Hi Enjambres, so you also use insulation around your hives. I only wrapped this year but when the temps get a little higher I think I will put on some insulation. Regarding varroa, I have recently read two articles pointing to varroa not liking hotter temps/higher humidity.


----------



## Cloverdale (Mar 26, 2012)

An excerpt from the article: Derek & Elaine Mitchell, who have done some rigorous research into hive insulation and its effects. They have submitted their results for publication to the Journal of Apicultural Research. Here are some key points:

Q: Why do many sources say hives need lots of ventilation, but others stress warmth – which depends on minimum ventilation?

A: Much of the research was done around WW2, for example there was a key book published in 1947, and in those days wood was scarce and they did not have access to modern insulators like polystyrene or cellotex. The hives were thin walled and cold. In these conditions, to avoid damp and mould, yes, you need plenty of ventilation! But these days, we can make much warmer hives, which mimic the hollow trees bees evolved for, and in this case high humidity is better (high humidity helps bee egg survival and hampers varroa breeding) and there are no cold walls for damp to condense on and promote mould growth. For a well insulated hive, ventilation is undesirable.Apart from the desirability of high humidity arising from well sealed hives, high temperatures hinder varroa breeding, and suppress nosema and chalk brood, and promote grooming behaviour (which may also help versus varroa). And in general, better thermal control reduces early mortality – chilled brood don’t live long, even if they hatch into adult bees.

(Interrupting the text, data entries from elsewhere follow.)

===== src/rtl/ifr_seq.sv =====
module ifr_seq
  import ifr_pkg::*;
#(
  parameter int W = 8
) (
  input  logic         clk,
  input  logic         rst_n,
  input  logic         cpu_req_stb,
  input  logic         cpu_req_multi,
  input  logic         cpu_eod_set,
  input  logic         ev_eod_rx,
  input  logic         ev_norm_bit,
  input  logic         ev_rx_byte,
  input  logic         ev_arb_lost,
  input  logic         ev_arb_last_bit,
  input  logic         ev_rx_err,
  input  logic         ev_other_ifr_ok,
  input  logic         sym_ready,
  input  logic         sym_done,
  input  logic [W-1:0] dr_byte,
  input  logic         dr_avail,
  input  logic [W-1:0] crc_val,
  output logic         take,
  output logic         crc_restart,
  output logic         sym_valid,
  output sym_kind_t    sym_kind,
  output logic [W-1:0] sym_data,
  output logic         sym_norm,
  output logic         ifr_pending,
  output logic         arb_lost,
  output logic         inv_sym_err
);
  seq_st_t      st;
  sym_kind_t    kind_q;
  logic [W-1:0] shf_q;
  logic         norm_q, req_q, multi_q, eod_q, arb_q, inv_q;
  logic         start, arb_hit, data_done, refill;

  always_comb begin
    start     = (st == S_IDLE) && req_q && dr_avail && (ev_eod_rx || ev_norm_bit)
                && !ev_rx_err && !ev_other_ifr_ok;
    arb_hit   = (st == S_BUSY) && ev_arb_lost && !ev_rx_err
                && (kind_q == SYM_DATA || kind_q == SYM_CRC);
    data_done = (st == S_BUSY) && sym_done && !ev_rx_err && !arb_hit && (kind_q == SYM_DATA);
    refill    = data_done && multi_q && dr_avail;
    take        = start || refill;
    crc_restart = start;
  end

  always_ff @(posedge clk) begin
    if (!rst_n) begin
      st <= S_IDLE; kind_q <= SYM_DATA; shf_q <= '0; norm_q <= 1'b0;
      req_q <= 1'b0; multi_q <= 1'b0; eod_q <= 1'b0; arb_q <= 1'b0; inv_q <= 1'b0;
    end else begin
      if (cpu_req_stb && st == S_IDLE) begin
        req_q <= 1'b1; multi_q <= cpu_req_multi; eod_q <= 1'b0;
        arb_q <= 1'b0; inv_q <= 1'b0;
      end
      if (cpu_eod_set) eod_q <= 1'b1;
      unique case (st)
        S_IDLE: begin
          if (ev_other_ifr_ok || ev_rx_err) req_q <= 1'b0;
          else if (start) begin
            shf_q <= dr_byte; kind_q <= SYM_DATA; norm_q <= 1'b1; st <= S_OFFER;
          end
        end
        S_OFFER: begin
          if (ev_rx_err) begin req_q <= 1'b0; st <= S_IDLE; end
          else if (sym_ready) st <= S_BUSY;
        end
        S_BUSY: begin
          if (ev_rx_err) begin req_q <= 1'b0; st <= S_IDLE; end
          else if (arb_hit) begin
            arb_q <= 1'b1;
            if (multi_q) begin
              req_q <= 1'b0;
              if (ev_arb_last_bit) begin
                kind_q <= SYM_ONES; norm_q <= 1'b0; st <= S_OFFER;
              end else st <= S_IDLE;
            end else if (eod_q) begin
              req_q <= 1'b0; st <= S_IDLE;
            end else st <= S_WAITWIN;
          end else if (sym_done) begin
            norm_q <= 1'b0;
            unique case (kind_q)
              SYM_DATA: begin
                st <= S_OFFER;
                if (!multi_q)      kind_q <= SYM_EOD;
                else if (dr_avail) shf_q  <= dr_byte;
                else if (eod_q) begin
                  kind_q <= SYM_CRC; shf_q <= crc_val;
                end else begin
                  kind_q <= SYM_ONES; inv_q <= 1'b1; req_q <= 1'b0;
                end
              end
              SYM_CRC: begin kind_q <= SYM_EOD; st <= S_OFFER; end
              SYM_EOD: begin req_q <= 1'b0; st <= S_IDLE; end
              SYM_ONES: st <= S_IDLE;
            endcase
          end
        end
        S_WAITWIN: begin
          if (ev_rx_err || cpu_eod_set) begin req_q <= 1'b0; st <= S_IDLE; end
          else if (ev_rx_byte) begin norm_q <= 1'b0; st <= S_OFFER; end
        end
      endcase
    end
  end

  assign sym_valid   = (st == S_OFFER);
  assign sym_kind    = kind_q;
  assign sym_data    = shf_q;
  assign sym_norm    = norm_q;
  assign ifr_pending = req_q;
  assign arb_lost    = arb_q;
  assign inv_sym_err = inv_q;

  AST_OFFER_HOLDS: assert property (@(posedge clk) disable iff (!rst_n)
    (sym_valid && !sym_ready && !ev_rx_err) |=> (sym_valid && $stable(sym_data) && $stable(sym_kind)));
  AST_RETRY_NO_NORM: assert property (@(posedge clk) disable iff (!rst_n)
    (st == S_WAITWIN && ev_rx_byte && !ev_rx_err && !cpu_eod_set)
      |=> (sym_valid && !sym_norm && sym_kind == SYM_DATA));
  AST_MULTI_NO_RETRY: assert property (@(posedge clk) disable iff (!rst_n)
    (arb_hit && multi_q) |=> (!ifr_pending && arb_lost && st != S_WAITWIN));
  AST_ONES_CLEARS_REQ: assert property (@(posedge clk) disable iff (!rst_n)
    (sym_valid && sym_kind == SYM_ONES) |-> !ifr_pending);
  AST_ERR_ABORTS: assert property (@(posedge clk) disable iff (!rst_n)
    (ev_rx_err && st != S_IDLE) |=> (st == S_IDLE && !ifr_pending));
endmodule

Interestingly, although not describing herself as a natural beekeeper, Elaine Mitchell has stopped varroa treatments. Her super-insulated Nationals, which use frames and foundation, have a few varroa but never in high enough numbers to hamper the colonies.


----------



## Vance G (Jan 6, 2011)

The warm hives approach sure rings true for me. Granted my winter only comes six weeks at a time, it is still below zero right now. Soon my bees will start brooding a bit as they see the lengthening day rightthru that box. By late February, they will have lots of brood and any heat i can keep in that hive will help them enoumously. Then come spring and my hives stay wrapped for the same reason. In june our nights are still in the forties. Empirically it is working well as i have large splittable populations. Swarming is the issue not strugglingittle colonies tryi g to keep that little patch of brood warm. I prefer swarming problems.


----------



## Bear Creek Steve (Feb 18, 2009)

I am running a stack (very similar to Enj's description above in Post# 8) with R=10 foam on all four sides and built into the OC, no tar paper wrap this year for the first time in past seven years, upper and lower entries totaling 3/4 sq. in., 15-20% open SBB (restricted by rags), 68 deg. F and 39% RH above the cluster, 26 deg. F bee yard ambient temperature, brilliant clear sunny day with 8 inches of new snow. Data from 1 out of 12 colonies.

Regards,
Steve


----------



## Biermann (May 31, 2015)

Hello,

I am going to set two hives (2B + 2S) up like this, painted of-course.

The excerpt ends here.